Stored items:
______________________________
==> config.mk <==
export PLATFORM = sky130hd
export DESIGN_NAME = ualink_rsp_tx
export DESIGN_NICKNAME = d
export VERILOG_FILES = /design/src/rtl/ualink_pkg.sv /design/src/rtl/ualink_rsp_buf.sv /design/src/rtl/ualink_rsp_tx.sv
export SDC_FILE = /design/constraint.sdc
export NUM_CORES = 1
export LEC_CHECK = 0
export CORE_UTILIZATION = 35
export DETAILED_ROUTE_END_ITERATION = 7
export HOLD_SLACK_MARGIN = 0.03
export PLACE_DENSITY = 0.69
export SLEW_MARGIN = 15
export SYNTH_ARGS = -nofsm -noshare
export SYNTH_HDL_FRONTEND = slang
export SYNTH_SLANG_ARGS = --single-unit
export TNS_END_PERCENT = 30
==> constraint.sdc <==
create_clock -name axi_aclk -period 7.2 [get_ports axi_aclk]
set_input_delay 1.8 -clock axi_aclk [delete_from_list [all_inputs] [get_ports axi_aclk]]
set_output_delay 1.8 -clock axi_aclk [all_outputs]
set_load 0.01 [all_outputs]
______________________________
Directions for this task: Exact copies of every record are required.

Solution to this exercise:
==> config.mk <==
export PLATFORM = sky130hd
export DESIGN_NAME = ualink_rsp_tx
export DESIGN_NICKNAME = d
export VERILOG_FILES = /design/src/rtl/ualink_pkg.sv /design/src/rtl/ualink_rsp_buf.sv /design/src/rtl/ualink_rsp_tx.sv
export SDC_FILE = /design/constraint.sdc
export NUM_CORES = 1
export LEC_CHECK = 0
export CORE_UTILIZATION = 35
export DETAILED_ROUTE_END_ITERATION = 7
export HOLD_SLACK_MARGIN = 0.03
export PLACE_DENSITY = 0.69
export SLEW_MARGIN = 15
export SYNTH_ARGS = -nofsm -noshare
export SYNTH_HDL_FRONTEND = slang
export SYNTH_SLANG_ARGS = --single-unit
export TNS_END_PERCENT = 30
==> constraint.sdc <==
create_clock -name axi_aclk -period 7.2 [get_ports axi_aclk]
set_input_delay 1.8 -clock axi_aclk [delete_from_list [all_inputs] [get_ports axi_aclk]]
set_output_delay 1.8 -clock axi_aclk [all_outputs]
set_load 0.01 [all_outputs]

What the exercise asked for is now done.